**EXERCISE DESCRIPTION**: Your answer should consist only of the line with "export CORE_MARGIN = 8" and the lines after it, reproduced exactly through the end of the entries below.

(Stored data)
===== config.mk =====
export PLATFORM = sky130hd
export DESIGN_NAME = pump_run_supervisor_top_flat
export DESIGN_NICKNAME = d
export VERILOG_FILES = /design/src/hdl/prs_pkg.sv /design/src/hdl/prs_in_if.sv /design/src/hdl/prs_out_if.sv /design/src/hdl/pump_run_supervisor_top.sv /design/src/flat_wrapper.sv
export SDC_FILE = /design/constraint.sdc
export NUM_CORES = 1
export LEC_CHECK = 0
export ABC_AREA = 1
export BUFFER_PORTS_ARGS = -buffer_cell sky130_fd_sc_hd__buf_2
export CORE_MARGIN = 8
export CORE_UTILIZATION = 25
export DETAILED_ROUTE_END_ITERATION = 8
export GPL_TIMING_DRIVEN = 1
export HOLD_SLACK_MARGIN = 0.1
export PLACE_DENSITY_LB_ADDON = 0.1
export SLEW_MARGIN = 20
export SYNTH_ARGS = -nofsm -noshare
export SYNTH_HDL_FRONTEND = slang
export SYNTH_SLANG_ARGS = --single-unit

===== constraint.sdc =====
create_clock -name clk -period 8.1 [get_ports clk]
set_input_delay 0.81 -clock clk [delete_from_list [all_inputs] [get_ports clk]]
set_output_delay 0.81 -clock clk [all_outputs]
set_load 0.05 [all_outputs]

**WRITTEN ANSWER**:
export CORE_MARGIN = 8
export CORE_UTILIZATION = 25
export DETAILED_ROUTE_END_ITERATION = 8
export GPL_TIMING_DRIVEN = 1
export HOLD_SLACK_MARGIN = 0.1
export PLACE_DENSITY_LB_ADDON = 0.1
export SLEW_MARGIN = 20
export SYNTH_ARGS = -nofsm -noshare
export SYNTH_HDL_FRONTEND = slang
export SYNTH_SLANG_ARGS = --single-unit

===== constraint.sdc =====
create_clock -name clk -period 8.1 [get_ports clk]
set_input_delay 0.81 -clock clk [delete_from_list [all_inputs] [get_ports clk]]
set_output_delay 0.81 -clock clk [all_outputs]
set_load 0.05 [all_outputs]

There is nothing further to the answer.